▶ _WHAT IS REQUIRED_
Set down exactly the lines below between the line holding "0.03013 | 0.046 |" and the line holding "Power is left", inclusive; no other line belongs in the answer.

[Records from a data source]

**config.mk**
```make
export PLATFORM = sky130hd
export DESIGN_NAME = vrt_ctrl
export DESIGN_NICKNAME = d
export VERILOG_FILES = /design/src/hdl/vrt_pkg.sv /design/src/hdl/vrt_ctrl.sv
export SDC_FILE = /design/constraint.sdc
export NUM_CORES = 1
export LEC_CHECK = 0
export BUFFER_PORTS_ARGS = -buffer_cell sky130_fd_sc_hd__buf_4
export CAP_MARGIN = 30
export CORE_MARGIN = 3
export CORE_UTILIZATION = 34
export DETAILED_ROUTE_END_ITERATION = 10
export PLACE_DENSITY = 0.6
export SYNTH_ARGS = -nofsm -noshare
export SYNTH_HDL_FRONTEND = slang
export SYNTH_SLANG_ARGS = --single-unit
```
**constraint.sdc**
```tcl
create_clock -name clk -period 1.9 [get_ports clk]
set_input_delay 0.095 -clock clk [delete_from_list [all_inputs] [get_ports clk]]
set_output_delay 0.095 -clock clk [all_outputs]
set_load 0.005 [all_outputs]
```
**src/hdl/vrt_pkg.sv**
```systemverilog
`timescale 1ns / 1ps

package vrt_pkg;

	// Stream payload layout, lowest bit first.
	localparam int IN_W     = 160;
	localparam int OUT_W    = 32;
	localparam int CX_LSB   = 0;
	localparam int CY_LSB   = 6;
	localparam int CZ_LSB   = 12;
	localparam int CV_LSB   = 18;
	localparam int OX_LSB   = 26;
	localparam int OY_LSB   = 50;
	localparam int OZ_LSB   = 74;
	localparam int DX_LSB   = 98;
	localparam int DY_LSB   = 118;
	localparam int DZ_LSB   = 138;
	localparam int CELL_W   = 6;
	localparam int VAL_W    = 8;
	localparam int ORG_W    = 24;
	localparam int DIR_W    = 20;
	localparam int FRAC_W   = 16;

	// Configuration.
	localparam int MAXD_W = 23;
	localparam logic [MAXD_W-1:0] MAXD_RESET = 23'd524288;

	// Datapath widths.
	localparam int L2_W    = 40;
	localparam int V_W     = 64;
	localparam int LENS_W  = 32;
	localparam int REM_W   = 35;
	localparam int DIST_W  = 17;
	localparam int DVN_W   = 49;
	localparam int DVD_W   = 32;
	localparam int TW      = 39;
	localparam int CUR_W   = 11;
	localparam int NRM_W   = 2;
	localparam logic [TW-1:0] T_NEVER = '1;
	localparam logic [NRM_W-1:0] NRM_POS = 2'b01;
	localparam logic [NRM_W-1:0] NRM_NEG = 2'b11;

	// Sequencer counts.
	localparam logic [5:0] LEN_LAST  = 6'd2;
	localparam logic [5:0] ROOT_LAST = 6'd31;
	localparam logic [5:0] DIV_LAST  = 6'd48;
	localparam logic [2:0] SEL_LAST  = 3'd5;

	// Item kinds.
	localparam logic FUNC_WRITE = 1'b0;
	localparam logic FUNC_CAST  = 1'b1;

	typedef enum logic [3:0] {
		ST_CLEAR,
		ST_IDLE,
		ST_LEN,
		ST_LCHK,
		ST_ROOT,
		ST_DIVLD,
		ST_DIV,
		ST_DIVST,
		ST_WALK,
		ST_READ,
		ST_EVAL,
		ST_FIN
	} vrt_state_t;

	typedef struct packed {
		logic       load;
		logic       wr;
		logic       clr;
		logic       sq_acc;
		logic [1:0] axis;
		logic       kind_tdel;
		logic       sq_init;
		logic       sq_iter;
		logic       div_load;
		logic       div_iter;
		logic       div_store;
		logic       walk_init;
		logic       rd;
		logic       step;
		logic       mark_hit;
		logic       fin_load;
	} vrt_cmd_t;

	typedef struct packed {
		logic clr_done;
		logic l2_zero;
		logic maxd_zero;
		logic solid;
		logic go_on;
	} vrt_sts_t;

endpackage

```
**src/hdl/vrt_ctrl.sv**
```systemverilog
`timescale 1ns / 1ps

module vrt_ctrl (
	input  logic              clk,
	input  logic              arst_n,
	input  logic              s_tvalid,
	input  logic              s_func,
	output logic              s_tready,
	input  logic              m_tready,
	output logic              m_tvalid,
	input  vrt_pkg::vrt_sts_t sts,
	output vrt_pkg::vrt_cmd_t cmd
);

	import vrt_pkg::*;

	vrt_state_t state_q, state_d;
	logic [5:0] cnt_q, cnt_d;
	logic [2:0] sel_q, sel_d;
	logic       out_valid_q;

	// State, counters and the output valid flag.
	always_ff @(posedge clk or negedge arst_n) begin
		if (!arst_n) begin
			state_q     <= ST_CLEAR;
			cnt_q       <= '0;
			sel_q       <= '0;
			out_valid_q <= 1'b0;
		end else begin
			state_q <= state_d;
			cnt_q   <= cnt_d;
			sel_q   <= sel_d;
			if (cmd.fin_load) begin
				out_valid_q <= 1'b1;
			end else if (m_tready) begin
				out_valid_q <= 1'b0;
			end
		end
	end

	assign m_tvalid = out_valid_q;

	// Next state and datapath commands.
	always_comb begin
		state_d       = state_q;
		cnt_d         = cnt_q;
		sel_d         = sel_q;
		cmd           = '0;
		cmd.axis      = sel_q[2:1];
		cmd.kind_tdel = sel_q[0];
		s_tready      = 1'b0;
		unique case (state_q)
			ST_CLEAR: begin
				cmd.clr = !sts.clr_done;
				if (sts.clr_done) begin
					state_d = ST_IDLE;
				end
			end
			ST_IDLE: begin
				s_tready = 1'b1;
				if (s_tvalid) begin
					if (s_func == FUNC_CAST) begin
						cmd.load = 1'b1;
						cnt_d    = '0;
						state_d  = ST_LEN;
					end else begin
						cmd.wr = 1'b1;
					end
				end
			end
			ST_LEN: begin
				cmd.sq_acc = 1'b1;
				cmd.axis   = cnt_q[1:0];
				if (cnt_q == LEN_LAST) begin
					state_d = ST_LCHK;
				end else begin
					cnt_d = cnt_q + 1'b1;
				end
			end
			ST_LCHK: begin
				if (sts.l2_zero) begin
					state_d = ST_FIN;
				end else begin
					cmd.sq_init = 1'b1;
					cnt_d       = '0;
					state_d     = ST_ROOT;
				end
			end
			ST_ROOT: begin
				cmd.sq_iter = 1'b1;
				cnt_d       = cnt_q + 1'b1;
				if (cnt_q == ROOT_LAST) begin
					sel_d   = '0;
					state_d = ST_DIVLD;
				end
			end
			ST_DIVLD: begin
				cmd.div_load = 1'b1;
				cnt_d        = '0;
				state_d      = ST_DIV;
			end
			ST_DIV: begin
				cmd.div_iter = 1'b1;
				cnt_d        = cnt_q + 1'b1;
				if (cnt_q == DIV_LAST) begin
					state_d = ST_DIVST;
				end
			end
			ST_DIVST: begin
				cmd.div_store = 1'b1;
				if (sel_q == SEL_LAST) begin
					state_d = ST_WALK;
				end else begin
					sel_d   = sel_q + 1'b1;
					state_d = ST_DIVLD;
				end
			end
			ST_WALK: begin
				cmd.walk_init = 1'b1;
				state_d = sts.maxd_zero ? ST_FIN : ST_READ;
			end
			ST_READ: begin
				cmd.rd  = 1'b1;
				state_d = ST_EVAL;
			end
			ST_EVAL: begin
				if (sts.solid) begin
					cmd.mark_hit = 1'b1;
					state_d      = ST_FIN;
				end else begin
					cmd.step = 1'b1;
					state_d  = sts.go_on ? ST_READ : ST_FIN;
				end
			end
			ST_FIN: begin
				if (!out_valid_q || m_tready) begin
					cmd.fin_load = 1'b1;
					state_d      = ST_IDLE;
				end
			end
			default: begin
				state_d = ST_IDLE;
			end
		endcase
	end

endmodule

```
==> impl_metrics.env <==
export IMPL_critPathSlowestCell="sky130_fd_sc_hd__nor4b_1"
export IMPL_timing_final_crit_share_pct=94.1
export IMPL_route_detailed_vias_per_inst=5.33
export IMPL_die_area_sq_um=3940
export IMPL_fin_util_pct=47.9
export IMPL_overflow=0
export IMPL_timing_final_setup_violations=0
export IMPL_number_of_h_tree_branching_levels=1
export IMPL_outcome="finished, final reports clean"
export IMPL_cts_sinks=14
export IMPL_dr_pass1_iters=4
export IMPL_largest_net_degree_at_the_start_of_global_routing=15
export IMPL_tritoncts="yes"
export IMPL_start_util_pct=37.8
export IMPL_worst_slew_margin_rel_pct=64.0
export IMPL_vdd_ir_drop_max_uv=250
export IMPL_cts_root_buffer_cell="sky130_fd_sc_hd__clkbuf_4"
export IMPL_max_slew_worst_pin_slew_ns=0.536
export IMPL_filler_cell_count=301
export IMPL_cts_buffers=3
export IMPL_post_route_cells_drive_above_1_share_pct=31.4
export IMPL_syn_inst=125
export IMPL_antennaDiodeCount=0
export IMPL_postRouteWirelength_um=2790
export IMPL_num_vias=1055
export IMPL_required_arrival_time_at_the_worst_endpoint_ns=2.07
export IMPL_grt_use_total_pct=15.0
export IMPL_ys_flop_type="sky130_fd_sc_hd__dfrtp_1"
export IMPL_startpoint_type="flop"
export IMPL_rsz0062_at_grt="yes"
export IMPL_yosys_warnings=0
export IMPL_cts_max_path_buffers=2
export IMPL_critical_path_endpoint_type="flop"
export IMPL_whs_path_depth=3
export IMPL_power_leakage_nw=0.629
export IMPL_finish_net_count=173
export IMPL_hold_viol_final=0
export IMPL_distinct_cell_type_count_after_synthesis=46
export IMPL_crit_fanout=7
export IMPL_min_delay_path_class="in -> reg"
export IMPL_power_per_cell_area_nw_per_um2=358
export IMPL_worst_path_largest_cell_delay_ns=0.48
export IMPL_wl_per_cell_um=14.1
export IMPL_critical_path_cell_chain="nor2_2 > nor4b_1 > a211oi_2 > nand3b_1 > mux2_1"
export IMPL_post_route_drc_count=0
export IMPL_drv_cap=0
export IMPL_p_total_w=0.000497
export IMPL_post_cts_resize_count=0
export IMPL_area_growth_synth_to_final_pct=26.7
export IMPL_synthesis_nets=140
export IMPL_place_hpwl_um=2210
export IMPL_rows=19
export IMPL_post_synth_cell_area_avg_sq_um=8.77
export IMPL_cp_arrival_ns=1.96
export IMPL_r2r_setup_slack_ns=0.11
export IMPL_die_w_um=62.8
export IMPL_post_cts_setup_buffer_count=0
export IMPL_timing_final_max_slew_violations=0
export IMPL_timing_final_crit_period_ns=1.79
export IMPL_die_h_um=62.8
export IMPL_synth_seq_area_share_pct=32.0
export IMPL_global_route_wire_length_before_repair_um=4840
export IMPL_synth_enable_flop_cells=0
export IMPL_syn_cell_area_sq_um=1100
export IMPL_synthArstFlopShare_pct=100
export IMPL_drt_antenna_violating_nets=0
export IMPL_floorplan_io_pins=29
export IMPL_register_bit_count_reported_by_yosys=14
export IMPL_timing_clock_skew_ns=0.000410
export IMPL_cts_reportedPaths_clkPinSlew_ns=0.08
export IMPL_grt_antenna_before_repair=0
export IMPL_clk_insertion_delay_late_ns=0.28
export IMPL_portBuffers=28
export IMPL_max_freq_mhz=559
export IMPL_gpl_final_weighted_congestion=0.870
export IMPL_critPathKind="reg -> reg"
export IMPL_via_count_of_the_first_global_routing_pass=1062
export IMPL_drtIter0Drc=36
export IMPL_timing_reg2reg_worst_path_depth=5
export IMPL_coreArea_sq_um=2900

---

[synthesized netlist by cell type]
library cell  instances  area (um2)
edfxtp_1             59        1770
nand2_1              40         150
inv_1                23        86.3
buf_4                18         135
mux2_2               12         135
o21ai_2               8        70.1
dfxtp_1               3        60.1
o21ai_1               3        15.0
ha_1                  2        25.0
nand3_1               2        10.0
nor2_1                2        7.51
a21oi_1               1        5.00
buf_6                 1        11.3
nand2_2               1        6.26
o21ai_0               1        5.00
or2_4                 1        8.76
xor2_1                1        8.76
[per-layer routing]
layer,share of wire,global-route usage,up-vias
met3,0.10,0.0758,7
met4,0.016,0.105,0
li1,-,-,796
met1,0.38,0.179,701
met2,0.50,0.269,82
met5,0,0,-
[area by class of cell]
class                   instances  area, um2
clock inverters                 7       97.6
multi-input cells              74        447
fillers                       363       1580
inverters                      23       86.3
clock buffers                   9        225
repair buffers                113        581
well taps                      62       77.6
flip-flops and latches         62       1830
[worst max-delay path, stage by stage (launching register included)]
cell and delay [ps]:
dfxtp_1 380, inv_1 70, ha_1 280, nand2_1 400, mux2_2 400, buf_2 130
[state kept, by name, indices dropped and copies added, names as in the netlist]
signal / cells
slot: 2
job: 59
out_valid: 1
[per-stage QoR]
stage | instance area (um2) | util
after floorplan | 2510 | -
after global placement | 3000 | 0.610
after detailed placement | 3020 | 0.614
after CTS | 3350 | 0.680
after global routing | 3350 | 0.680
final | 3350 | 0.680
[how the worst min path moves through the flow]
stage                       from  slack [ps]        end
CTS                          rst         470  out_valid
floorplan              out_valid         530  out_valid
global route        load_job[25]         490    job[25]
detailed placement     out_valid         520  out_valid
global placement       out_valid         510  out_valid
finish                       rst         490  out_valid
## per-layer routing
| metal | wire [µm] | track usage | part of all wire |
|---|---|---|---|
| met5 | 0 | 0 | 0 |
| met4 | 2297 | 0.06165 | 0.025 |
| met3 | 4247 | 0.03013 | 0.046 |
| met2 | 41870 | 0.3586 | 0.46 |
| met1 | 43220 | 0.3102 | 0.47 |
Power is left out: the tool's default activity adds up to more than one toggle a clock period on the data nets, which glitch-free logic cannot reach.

▶ _YOUR SOLUTION_
| met3 | 4247 | 0.03013 | 0.046 |
| met2 | 41870 | 0.3586 | 0.46 |
| met1 | 43220 | 0.3102 | 0.47 |
Power is left out: the tool's default activity adds up to more than one toggle a clock period on the data nets, which glitch-free logic cannot reach.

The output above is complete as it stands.